## WHAT TO DO
A single stretch of the material below is to be transcribed exactly, starting at the line with "conn = ',\n" and ending after the line with "buf count: 46".
Content starts
This is an optimization exercise on Yosys and OpenROAD, whose aim is small area, a short achievable clock period and few clock cycles, not a production implementation. The RTL was checked by simulation tests, not by an equivalence proof against the original design.

==> flow/design.v, too long to show whole: its modules and the start of the top module <==
// module SNN: 1213 lines
module SNN(
	clk,
	rst_n,
	in_valid,
	img,
	ker,
	weight,
	out_valid,
	out_data
);
  // ...
==> flow/flow/run.sh <==
#!/bin/bash
# The standard layout with one netlist pass between synthesis and floorplan:
# flow/invopt.py folds away the inverters that Yosys's full-adder extraction
# leaves between full adder cells (a full adder is self-dual, so adders are
# flipped to need fewer inverters, and simple gates swapped for their
# complementary cells). Registers and all other cells are kept.
# Each tool writes its full output to its own log in this folder.
set -euo pipefail
R=orfs/results/${FLOW_PLATFORM}/SNN/base
bash standard.sh synth > synth.log 2>&1
cp "$R/1_2_yosys.v" 1_2_yosys.before_invopt.v
python3 flow/invopt.py "$R/1_2_yosys.v" > invopt.log 2>&1
rm -f "$R/1_synth.odb" "$R/1_synth.sdc"
# repair aims at a setup slack of 10 ns (the clock period is unchanged)
bash standard.sh finish SETUP_SLACK_MARGIN=10 > layout.log 2>&1
==> flow/flow/invopt.py <==
#!/usr/bin/env python3
"""Removes the inverters that Yosys's full-adder extraction leaves between
full adder cells. A full adder is self-dual (FA(~a,~b,~c) = ~FA(a,b,c) on
both outputs), so each full adder may be flipped: its inputs and outputs
change polarity. Flips are chosen by local search to minimise the number of
signals whose complement is needed; a simple gate whose loads all want its
complement is swapped for its complementary cell (and2 <-> nand2, ...);
then every remaining inverter is rebuilt, one per signal that needs its
complement. Registers and all other cells are kept as they are.
usage: invopt.py netlist.v  (rewrites the file in place)"""
import re, sys

path = sys.argv[1]
src = open(path).read()
m = re.search(r'^(.*?\bmodule\s+\S+\s*\(.*?\);)(.*)(\bendmodule\b.*)$', src, re.S)
head, body, tail = m.group(1), m.group(2), m.group(3)

OUTS = {'X', 'Y', 'Q', 'Q_N', 'SUM', 'COUT', 'HI', 'LO'}
stmts = [s for s in body.split(';')]
decls, insts, others = [], [], []
inst_re = re.compile(r'^\s*(sky130_fd_sc_hd__\w+)\s+(\S+)\s*\((.*)\)\s*$', re.S)
pin_re = re.compile(r'\.(\w+)\s*\(\s*(.*?)\s*\)\s*(?:,|$)', re.S)
for s in stmts:
    t = re.sub(r'\(\*.*?\*\)', '', s).strip()
    if not t:
        continue
    mi = inst_re.match(t)
    if mi:
        pins = [(p, n.strip()) for p, n in pin_re.findall(mi.group(3))]
        insts.append([mi.group(1), mi.group(2), pins])
    elif re.match(r'^(input|output|inout|wire|reg)\b', t):
        decls.append(t)
    else:
        others.append(t)

# nets referenced outside cell pins (ports, assigns) stay as they are
port_nets = set()
for d in decls:
    if d.startswith('output') or d.startswith('input'):
        pass
fixed_text = ' '.join(others)

driver = {}
for idx, (typ, name, pins) in enumerate(insts):
    for p, n in pins:
        if p in OUTS:
            driver[n] = (idx, p)

def is_inv(idx):
    return insts[idx][0].startswith('sky130_fd_sc_hd__inv_')

out_ports = set()
for d in decls:
    mo = re.match(r'^output\s+(?:\[(\d+):(\d+)\]\s*)?(\S+)', d)
    if mo:
        if mo.group(1):
            for b in range(int(mo.group(2)), int(mo.group(1)) + 1):
                out_ports.add(f'{mo.group(3)}[{b}]')
        else:
            out_ports.add(mo.group(3))

def keep_inv(idx):
    y = dict(insts[idx][2])['Y']
    return y in out_ports or y in fixed_text

def root(n):
    """(root net, parity) following removable inverters"""
    par = 0
    seen = 0
    while n in driver and is_inv(driver[n][0]) and not keep_inv(driver[n][0]) and seen < 100:
        n = dict(insts[driver[n][0]][2])['A']
        par ^= 1
        seen += 1
    return n, par

# consumers: (inst idx, pin, root, parity)
cons = []
for idx, (typ, name, pins) in enumerate(insts):
    if is_inv(idx) and not keep_inv(idx):
        continue
    for p, n in pins:
        if p in OUTS:
            continue
        r, par = root(n)
        cons.append([idx, p, r, par])

fa = [i for i, (t, _, _) in enumerate(insts) if t.startswith('sky130_fd_sc_hd__fa_')]
fa_set = set(fa)
flip = {i: 0 for i in fa}

def drv_flip(r):
    d = driver.get(r)
    if d and d[0] in fa_set:
        return flip[d[0]]
    return 0

# simple gates that have a complementary cell with the same inputs: a root
# driven by one whose consumers all want the complement is swapped instead
INV_AREA = 3.75
PAIRS = [('and2_1','nand2_1',6.26,3.75,'X','Y'), ('or2_1','nor2_1',6.26,3.75,'X','Y'),
    ('xor2_1','xnor2_1',8.76,8.76,'X','Y'), ('and3_1','nand3_1',6.26,5.00,'X','Y'),
    ('or3_1','nor3_1',6.26,5.00,'X','Y'), ('nor2b_1','or2b_1',6.26,7.51,'Y','X'),
    ('nand2b_1','and2b_1',6.26,7.51,'Y','X'), ('a21o_1','a21oi_1',7.51,5.00,'X','Y'),
    ('o21a_1','o21ai_1',7.51,5.00,'X','Y'), ('o21a_1','o21ai_0',7.51,5.00,'X','Y'),
    ('a22o_1','a22oi_1',8.76,7.51,'X','Y'), ('o22a_1','o22ai_1',8.76,6.26,'X','Y'),
    ('a31o_1','a31oi_1',8.76,6.26,'X','Y'), ('a211o_1','a211oi_1',8.76,7.51,'X','Y'),
    ('o211a_1','o211ai_1',10.01,7.51,'X','Y'), ('mux2_1','mux2i_1',11.26,10.01,'X','Y'),
    ('and4_1','nand4_1',8.76,6.26,'X','Y'), ('or4_1','nor4_1',7.51,6.26,'X','Y'),
    ('a21bo_1','a21boi_0',10.01,7.51,'X','Y'), ('o21ba_1','o21bai_1',10.01,7.51,'X','Y'),
    ('a2bb2o_1','a2bb2oi_1',10.01,8.76,'X','Y'), ('o2bb2a_1','o2bb2ai_1',10.01,8.76,'X','Y'),
    ('a32o_1','a32oi_1',10.01,8.76,'X','Y'), ('o31a_1','o31ai_1',8.76,7.51,'X','Y'),
    ('o32a_1','o32ai_1',10.01,8.76,'X','Y'), ('a311o_1','a311oi_1',10.01,8.76,'X','Y'),
    ('o311a_1','o311ai_0',10.01,8.76,'X','Y'), ('a41o_1','a41oi_1',10.01,8.76,'X','Y'),
    ('o41a_1','o41ai_1',11.26,8.76,'X','Y'), ('a221o_1','a221oi_1',10.01,8.76,'X','Y'),
    ('o221a_1','o221ai_1',11.26,8.76,'X','Y'), ('a2111o_1','a2111oi_0',11.26,8.76,'X','Y'),
    ('o2111a_1','o2111ai_1',11.26,8.76,'X','Y'), ('and3b_1','nand3b_1',8.76,7.51,'X','Y'),
    ('or3b_1','nor3b_1',8.76,7.51,'X','Y'), ('and4b_1','nand4b_1',10.01,8.76,'X','Y'),
    ('or4b_1','nor4b_1',10.01,8.76,'X','Y')]
# cell -> (complementary cell, its output pin here, output pin there, area change)
SWAP = {}
for a, b, aa, ab, oa, ob in PAIRS:
    pa, pb = 'sky130_fd_sc_hd__' + a, 'sky130_fd_sc_hd__' + b
    SWAP.setdefault(pa, (pb, oa, ob, ab - aa))
    SWAP.setdefault(pb, (pa, ob, oa, aa - ab))
def swappable(r):
    d = driver.get(r)
    return d is not None and insts[d[0]][0] in SWAP and r not in out_ports and r not in fixed_text

by_root = {}
for c in cons:
    by_root.setdefault(c[2], []).append(c)
def comp_state(r):
    """(state, area): 0 no consumer wants the complement; 1 some do (an
    inverter); 2 all do and swapping the driver for its complementary cell
    costs less than an inverter"""
    f = drv_flip(r)
    es = [par ^ f ^ (flip[idx] if idx in fa_set else 0) for idx, p, rr, par in by_root[r]]
    if not any(es):
        return 0, 0.0
    if all(es) and swappable(r):
        d = SWAP[insts[driver[r][0]][0]][3]
        if d < INV_AREA:
            return 2, d
    return 1, INV_AREA
PHASE = [1]
def need_comp(r):
    st, a = comp_state(r)
    if PHASE[0] == 1:
        # first phase: count inverters only, any swap is free
        if st == 0:
            return 0.0
        f = drv_flip(r)
        es = [par ^ f ^ (flip[idx] if idx in fa_set else 0) for idx, p, rr, par in by_root[r]]
        return 0.0 if (all(es) and swappable(r)) else 1.0
    return a
def cost_around(i):
    roots = set()
    for p, n in insts[i][2]:
        if p in OUTS:
            roots.add(n)
        else:
            roots.add(root(n)[0])
    return sum(need_comp(r) for r in roots if r in by_root), roots

before = sum(need_comp(r) for r in by_root)
def descend():
    rounds = 0
    improved = True
    while improved and rounds < 50:
        improved = False
        rounds += 1
        for i in fa:
            c0, roots = cost_around(i)
            flip[i] ^= 1
            c1 = sum(need_comp(r) for r in roots if r in by_root)
            if c1 < c0 - 1e-9:
                improved = True
            else:
                flip[i] ^= 1
    return rounds
import random
rng = random.Random(1)
def search(trials):
    descend()
    best = (sum(need_comp(r) for r in by_root), dict(flip))
    for trial in range(trials):
        # perturb the best solution and descend again
        for i in fa:
            flip[i] = best[1][i]
        for i in rng.sample(fa, max(1, len(fa) // 10)):
            flip[i] ^= 1
        descend()
        c = sum(need_comp(r) for r in by_root)
        if c < best[0] - 1e-9:
            best = (c, dict(flip))
    for i in fa:
        flip[i] = best[1][i]
search(300)
PHASE[0] = 2
before = len([i for i in range(len(insts)) if is_inv(i)]) * INV_AREA
search(100)
after = sum(need_comp(r) for r in by_root)

# rebuild: remove removable inverters, one new inverter per root needing its complement
comp_net = {}
new_insts = []
swapped = set()
k = 0
for r in sorted(by_root):
    if comp_state(r)[0] == 2:
        swapped.add(r)
        comp_net[r] = r
    elif comp_state(r)[0] == 1:
        k += 1
        nn = f'_invopt_n{k}_'
        comp_net[r] = nn
        new_insts.append(['sky130_fd_sc_hd__inv_1', f'_invopt_{k}_', [('A', r), ('Y', nn)]])
newpins = {}
for idx, p, r, par in cons:
    e = par ^ drv_flip(r) ^ (flip[idx] if idx in fa_set else 0)
    newpins[(idx, p)] = comp_net[r] if e else r
out = []
for idx, (typ, name, pins) in enumerate(insts):
    if is_inv(idx) and not keep_inv(idx):
        continue
    ps = [(p, newpins.get((idx, p), n)) for p, n in pins]
    outnets = [n for p, n in pins if p in OUTS]
    if outnets and outnets[0] in swapped:
        ntyp, po, pn, _ = SWAP[typ]
        typ = ntyp
        ps = [(pn if p == po else p, n) for p, n in ps]
    out.append([typ, name, ps])
out += new_insts

def net(n):
    return n + ' ' if n.startswith('\\') else n
lines = [head]
for d in decls:
    lines.append('  ' + d + ' ;')
for d in new_insts:
    lines.append(f'  wire {d[2][1][1]};')
for typ, name, ps in out:
    conn = ',\n    '.join(f'.{p}({net(n)})' for p, n in ps)
    lines.append(f'  {typ} {net(name)}(\n    {conn}\n  );')
for o in others:
    lines.append('  ' + o + ' ;')
lines.append(tail)
open(path, 'w').write('\n'.join(lines) + ('\n' if not tail.endswith('\n') else ''))
ninv = sum(1 for i in range(len(insts)) if is_inv(i))
print(f'invopt: area of inverters and swaps {before:.1f} -> {after:.1f} um2; {ninv} inverters before, {len(new_insts)} after '
      f'({sum(1 for i in range(len(insts)) if is_inv(i) and keep_inv(i))} kept on ports); '
      f'{sum(flip.values())} of {len(fa)} full adders flipped; {len(swapped)} gates swapped')
==> flow/standard.sh <==
#!/bin/bash
# synth_recipe.tcl (not shown) runs the flow's synth.tcl, then flattens the netlist and writes it again
# the make line also repeats each setting of config.mk as NAME=value (left out here)
make -C /OpenROAD-flow-scripts/flow DESIGN_CONFIG=/design/flow/config.mk WORK_HOME=/design/flow/orfs CLKGATE_MAP_FILE= SYNTH_SCRIPT=/design/flow/synth_recipe.tcl "${@:-finish}"
==> flow/config.mk <==
export PLATFORM = sky130hd
export DESIGN_NAME = SNN
export DESIGN_NICKNAME = SNN
export VERILOG_FILES = /design/flow/design.v
export SDC_FILE = /design/flow/constraint.sdc
export NUM_CORES = 4
export LEC_CHECK = 0
export CAP_MARGIN = 50
export CORE_MARGIN = 2
export CORE_UTILIZATION = 60
export CTS_BUF_LIST = sky130_fd_sc_hd__clkbuf_16
export CTS_CLUSTER_DIAMETER = 60
export CTS_CLUSTER_SIZE = 24
export SLEW_MARGIN = 70
==> flow/constraint.sdc <==
create_clock -name core_clock -period 15.0 [get_ports {clk}]
set_input_delay 3.0000 -clock core_clock [delete_from_list [all_inputs] [get_ports {clk}]]
set_output_delay 3.0000 -clock core_clock [all_outputs]
set_load 0.01 [all_outputs]
==> key figures, run 1 <==
Global route
  • Met3 usage: 4.54%
  • Largest net degree at the start of global routing: 45

Setup path
  • Top cell by count, worst path: fa_1
  • WP depth: 13
  • Setup crit end: tqa[8]
  • CP arrival: 5.32 ns
  • Slowest CP cell: dfrtp_4
  • CP startpoint: e2

Final layout
  • Finished Layout Cells: 3,580
  • Most frequent cells in the layout: fa_1, dfxtp_1, nor2_1
  • ClkCell Share: 4.23%
  • Top flop regs: lb: 96 flops, k: 72 flops
  • Count of multi-input combinational gates: 1,933
  • Register Area: 13,800 um^2
  • Clock buf count: 46
  • Inverter count: 182
  • Top reg by flops: lb

Yosys
  • Syn_area_per_cell: 12.0 um^2

Min path
  • Hold Path End: lb[8][3]

Drt
  • Max Used Layer: met4

Clock tree
  • Setup bufs post-CTS: 1

Run status
  • Outcome: timing/DRC/antenna clean

Floorplanning
  • Tapcell Cnt: 704
Testbench counts, summed over its fixed seeds: cycles 25,288.
==> run 2: changes to the inputs <==
--- a/flow/design.v
+++ b/flow/design.v
@@ -67,17 +67,17 @@
 wire [7:0] pt = lb[11];
 wire [7:0] pm = lb[5];
 wire [7:0] pb = px;
 wire [7:0] k0 = k[0], k1 = k[1], k2 = k[2], k3 = k[3], k4 = k[4],
            k5 = k[5], k6 = k[6], k7 = k[7], k8 = k[8];
 reg  [7:0] q3;
 reg  [7:0] mx [0:1];
 reg  [7:0] ab_a, ab_b;
-reg        ep, e0, e1, e2, e3, e4;    
+reg        ep, eq, e0, e1, e2, e3, e4;    
 wire [7:0] l10 = lb[10], l11 = lb[11], l4 = lb[4], l5 = lb[5];
 reg        pj1, qj1, pacc, qrqd, qrp;
 wire [2:0] ncol = v1 ? (col1 == 5 ? 3'd0 : col1 + 1) : col1;    
 wire [7:0] pta = e0 ? ab_a : e2 ? mx[0] : pj1 ? l11 : l10;
 wire [7:0] ptb = e0 ? ab_b : e2 ? 8'd0  : pj1 ? l5 : l4;
 wire [7:0] pka = (e0 || e2) ? w[0] : pj1 ? k1 : k0;
 wire [7:0] pkb = e0 ? w[2] : pj1 ? k4 : k3;
 wire [7:0] qta = e1 ? ab_a : e2 ? mx[0] : qj1 ? l10 : l11;
@@ -886,18 +886,17 @@
 assign {vq_178, vq_177} = {1'b0, vq_112} + {1'b0, vq_143} + {1'b0, vq_142};
 wire vq_179, vq_180;
 assign {vq_180, vq_179} = {1'b0, accq[16]} + {1'b0, vq_145} + {1'b0, vq_144};
 wire vq_181 = accq[17] ^ vq_146;
 wire vq_182 = accq[17] & vq_146;
 wire [19:0] vq_183 = {1'b0, accq[18], vq_181, vq_179, vq_177, vq_175, vq_173, vq_171, vq_169, vq_167, vq_165, vq_163, vq_161, vq_159, vq_157, vq_155, vq_153, vq_151, vq_149, vq_113};
 wire [19:0] vq_184 = {1'b0, vq_182, vq_180, vq_178, vq_176, vq_174, vq_172, vq_170, vq_168, vq_166, vq_164, vq_162, vq_160, vq_158, vq_156, vq_154, vq_152, vq_150, vq_148, vq_147};
 assign RQ_n = vq_183 + vq_184;
-wire       bq = e2 && gty;
-wire [7:0] vb = bq ? qp[12:5] : pool;
+wire [7:0] vb = pool;
 always @(posedge clk) begin
 	tpa <= tpa_n; tpb <= tpb_n;
 	tqa <= tqa_n; tqb <= tqb_n;
 	RP <= RP_n;
 	RPd <= RP;
 	RQ <= RQ_n;
 	RQd <= RQ[18:0];
 	pbot <= e0 ? 8'd0 : e2 ? vb : (ncol >= 4) ? px : img;
@@ -907,21 +906,22 @@
 	pj1 <= ncol == 3 || ncol == 4;
 	qj1 <= ncol == 0 || ncol == 1;
 	pacc <= (ncol == 4 || ncol == 5) && !e0 && !e2;
 	qrqd <= (ncol == 3 || ncol == 4) && !e1 && !e2;
 	qrp <= !(ncol == 3 || ncol == 4) && !e1 && !e2;
 end
 always @(posedge clk or negedge rst_n) begin
 	if(!rst_n) begin
-		ep <= 0; e0 <= 0; e1 <= 0; e2 <= 0; e3 <= 0; e4 <= 0;
+		ep <= 0; eq <= 0; e0 <= 0; e1 <= 0; e2 <= 0; e3 <= 0; e4 <= 0;
 	end
 	else begin
 		ep <= v1 && row1 == 5 && col1 == 4;
-		e0 <= ep;
+		eq <= ep;
+		e0 <= eq;
 		e1 <= e0;
 		e2 <= e1;
 		e3 <= e2;
 		e4 <= e3;
 	end
 end
 reg        v2;
 reg [1:0]  c2, r2;
@@ -941,17 +941,16 @@
 	else begin
 		v2 <= (v1 && row1 >= 2 && col1 >= 3) || p5;
 		p5 <= v1 && row1 >= 2 && col1 == 5;
 	end
 end
 wire [21:0] qys;
 reg  [11:0] qy;
 wire [14:0] qp;
-wire       gt2;
 wire [7:0] pool;
 wire qa_1 = cv[0] ^ cv[8];
 wire qa_2 = cv[0] & cv[8];
 wire qa_3 = cv[1] ^ cv[9];
 wire qa_4 = cv[1] & cv[9];
 wire qa_5 = cv[2] ^ cv[10];
 wire qa_6 = cv[2] & cv[10];
 wire qa_7 = cv[3] ^ cv[11];
@@ -1039,29 +1038,22 @@
 wire qb_54 = qy[9] & qb_30;
 wire qb_55 = qy[10] ^ 1'b1;
 wire qb_56 = qy[10] & 1'b1;
 wire qb_57 = qy[11] ^ 1'b1;
 wire qb_58 = qy[11] & 1'b1;
 wire [14:0] qb_59 = {1'b1, qb_57, qb_55, qb_53, qb_51, qb_49, qb_47, qb_45, qb_43, qb_41, qb_39, qb_37, qb_35, qb_33, ~qy[7]};
 wire [14:0] qb_60 = {qb_58, qb_56, qb_54, qb_52, qb_50, qb_48, qb_46, qb_44, qb_42, qb_40, qb_38, qb_36, qb_34, qb_32, qb_31};
 assign qp = qb_59 + qb_60;
-reg [19:0] mr;
-wire first2 = !r2[0] && !c2[0];
-assign gt2 = cv > mr;
-always @(posedge clk) begin
-	if(v2 && c2[1] && (first2 || gt2)) mr <= cv;
-end
-reg       vy, v3, gty;
+reg       vy, v3;
 reg [1:0] cy, ry, c3, r3;
 always @(posedge clk) begin
 	qy <= qys[20:9];
 	cy <= c2;
 	ry <= r2;
-	gty <= gt2;
 	q3 <= qp[12:5];
 	c3 <= cy;
 	r3 <= ry;
 end
 always @(posedge clk or negedge rst_n) begin
 	if(!rst_n) begin
 		vy <= 0;
 		v3 <= 0;
==> run 2 against run 1 <==
Compared with the run above:
- fmax decreased by 0.70%
- register-to-register slack got worse by 0.03 ns
- cell area decreased by 2.2%
- hold slack improved by 0.0089 ns
- sequential cell count decreased by 20
- clock skew decreased by 0.020 ns
- worst setup slack got worse by 0.034 ns
- first-iteration DRC count increased by 2.9%
- critical path type unchanged
==> key figures, run 2 <==
Placed design
  • DP Cell Count: 3,409 (was 3,484)
  • Gpl congestion: 0.869 (was 0.943)
  • Detailed Place HPWL: 62.6 mm (was 63.7 mm)
  • Buffers on Ports: 37 (unchanged)

STA
  • Final Critical Period: 4.89 ns (was 4.85 ns)
  • Measured slew at the worst slew-check pin: 0.475 ns (was 0.446 ns)
  • Unrepaired setup endpoints after global routing: false (unchanged)
  • Number of setup violations in the final report: 0 (unchanged)
  • Max_slew headroom: 68.3% (was 69.4%)
  • Fin. Hold Viols: 0 (unchanged)
  • Max-slew violations: 0 (unchanged)
  • Fmax: 205 MHz (was 206 MHz)
  • Tcrit/Tclk final: 32.6% (was 32.4%)
  • TNS Setup: 0 ns (unchanged)
  • Fin Clk Skew: 0.0277 ns (was 0.0478 ns)

Global route
  • Number of global-route vias before repair: 21,700 (was 21,800)
  • Initial antenna violation count: 5 (unchanged)
  • Grt ovf: 0 (unchanged)
  • Largest net degree at the start of global routing: 45 (unchanged)
  • GR Util met2: 48.0% (was 47.1%)
  • Gr usage total: 29.6% (was 29.0%)
  • Met3 usage: 4.37% (was 4.54%)
  • Met1 global-route usage: 41.9% (was 40.8%)
  • First-pass GRT wire length: 125 mm (was 124 mm)
  • GRT busiest layer: met2 (unchanged)

Setup path
  • Slowest CP cell: fa_1 (was dfrtp_4)
  • Max stage delay on crit path: 0.53 ns (was 0.54 ns)
  • Top cell by count, worst path: fa_1 (unchanged)
  • Crit. End Element: flip-flop (unchanged)
  • CP delay by family, top: adder cells (unchanged)
  • CP required: 15.47 ns (about the same)
  • Critical path peak fanout: 13 (was 19)
  • CP bufs+invs: 5 (was 3)
  • CP Class: reg2reg (unchanged)
  • CP arrival: 5.35 ns (was 5.32 ns)
  • Startpoint types: flip-flop (unchanged)
  • Worst-path cell chain: buf_16, clkinvlp_4, buf_12, buf_12, nor2_1, a211oi_2, a21oi_4, or2_2, fa_1, inv_1, fa_1, fa_1, fa_1, fa_1, fa_1 (was inv_1, buf_12, nor2_1, a211oi_2, a21oi_2, or2_2, fa_1, inv_1, fa_1, fa_1, fa_1, fa_1, fa_1)

Clock tree
  • Clock buffer depth: 3 (unchanged)
  • Clock latency (worst-skew pair): 0.61 ns (was 0.63 ns)
  • CTS H-tree lvls: 2 (unchanged)
  • Reg clk slew, reported paths: 0.09 ns (was 0.10 ns)
  • Sink Count: 561 (was 581)
  • TritonCTS clock tree: yes (unchanged)
  • Number of CTS-inserted buffers: 44 (unchanged)
  • Clock Tree Root: clkbuf_16 (unchanged)

Final layout
  • Area of the multi-input gates: 18,900 um^2 (was 19,400 um^2)
  • Register Area: 13,200 um^2 (was 13,800 um^2)
  • Finished Layout Cells: 3,521 (was 3,580)
  • Fill count: 3,816 (was 4,085)
  • Top reg by flops: lb (unchanged)
  • Max reg flops: 96 (unchanged)
  • Commonest non-fill, non-tap cell in the layout: fa_1 (unchanged)
  • Share of cells above drive strength 1: 14.3% (was 14.2%)
  • Top flop regs: lb: 96 flops, k: 72 flops (unchanged)
  • Final Util: 69.2% (was 68.0%)
  • Area delta synth->final: 13.7% (was 12.6%)
  • Most frequent cells in the layout: fa_1, dfxtp_1, nor2_1 (unchanged)
  • Final #Nets: 3,407 (was 3,468)

Floorplanning
  • Chip height: 235 um (was 239 um)
  • Die width: 235 um (was 239 um)
  • Initial Util: 60.9% (was 60.4%)
  • Row count: 84 (was 86)
  • Core box area: 52,700 um^2 (was 54,800 um^2)
  • Full die area: 55,300 um^2 (was 57,100 um^2)
  • IO Count: 38 (unchanged)

Drt
  • Via count: 20,700 (was 20,900)
  • WL final: 80.8 mm (was 80.4 mm)
  • Antenna Nets Post-Route: 0 (unchanged)
  • DRC viols: 0 (unchanged)
  • Vias per cell: 5.88 (was 5.83)
  • Drt first pass iters: 6 (was 5)
  • DR iter-0 viols: 1,473 (was 1,432)
  • Wirelength per Cell: 23.0 um (was 22.5 um)

Yosys
  • Syn Nets: 3,295 (was 3,381)
  • Syn_area_per_cell: 11.9 um^2 (was 12.0 um^2)
  • Post-Synthesis Cells: 2,684 (was 2,751)
  • Synthesized area: 32,100 um^2 (was 33,100 um^2)
  • Warnings from Yosys: 5 (unchanged)

Run status
  • Outcome: timing/DRC/antenna clean (unchanged)

Job
  • Max-capacitance violation count: 0 (unchanged)

Min path
  • Class of the worst hold path: reg2reg (unchanged)
[run 2: area by class of cell]
type	instances	share of cell area, %
Multi-Input combinational cell	1909	51.9
Antenna cell	1	0.00687
Inverter	154	1.60
Clock inverter	36	1.31
Clock buffer	46	3.16
Timing Repair Buffer	126	3.37
Tap cell	688	2.36
Sequential cell	561	36.3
Content ends
## WRITTEN ANSWER
    conn = ',\n    '.join(f'.{p}({net(n)})' for p, n in ps)
    lines.append(f'  {typ} {net(name)}(\n    {conn}\n  );')
for o in others:
    lines.append('  ' + o + ' ;')
lines.append(tail)
open(path, 'w').write('\n'.join(lines) + ('\n' if not tail.endswith('\n') else ''))
ninv = sum(1 for i in range(len(insts)) if is_inv(i))
print(f'invopt: area of inverters and swaps {before:.1f} -> {after:.1f} um2; {ninv} inverters before, {len(new_insts)} after '
      f'({sum(1 for i in range(len(insts)) if is_inv(i) and keep_inv(i))} kept on ports); '
      f'{sum(flip.values())} of {len(fa)} full adders flipped; {len(swapped)} gates swapped')
==> flow/standard.sh <==
#!/bin/bash
# synth_recipe.tcl (not shown) runs the flow's synth.tcl, then flattens the netlist and writes it again
# the make line also repeats each setting of config.mk as NAME=value (left out here)
make -C /OpenROAD-flow-scripts/flow DESIGN_CONFIG=/design/flow/config.mk WORK_HOME=/design/flow/orfs CLKGATE_MAP_FILE= SYNTH_SCRIPT=/design/flow/synth_recipe.tcl "${@:-finish}"
==> flow/config.mk <==
export PLATFORM = sky130hd
export DESIGN_NAME = SNN
export DESIGN_NICKNAME = SNN
export VERILOG_FILES = /design/flow/design.v
export SDC_FILE = /design/flow/constraint.sdc
export NUM_CORES = 4
export LEC_CHECK = 0
export CAP_MARGIN = 50
export CORE_MARGIN = 2
export CORE_UTILIZATION = 60
export CTS_BUF_LIST = sky130_fd_sc_hd__clkbuf_16
export CTS_CLUSTER_DIAMETER = 60
export CTS_CLUSTER_SIZE = 24
export SLEW_MARGIN = 70
==> flow/constraint.sdc <==
create_clock -name core_clock -period 15.0 [get_ports {clk}]
set_input_delay 3.0000 -clock core_clock [delete_from_list [all_inputs] [get_ports {clk}]]
set_output_delay 3.0000 -clock core_clock [all_outputs]
set_load 0.01 [all_outputs]
==> key figures, run 1 <==
Global route
  • Met3 usage: 4.54%
  • Largest net degree at the start of global routing: 45

Setup path
  • Top cell by count, worst path: fa_1
  • WP depth: 13
  • Setup crit end: tqa[8]
  • CP arrival: 5.32 ns
  • Slowest CP cell: dfrtp_4
  • CP startpoint: e2

Final layout
  • Finished Layout Cells: 3,580
  • Most frequent cells in the layout: fa_1, dfxtp_1, nor2_1
  • ClkCell Share: 4.23%
  • Top flop regs: lb: 96 flops, k: 72 flops
  • Count of multi-input combinational gates: 1,933
  • Register Area: 13,800 um^2
  • Clock buf count: 46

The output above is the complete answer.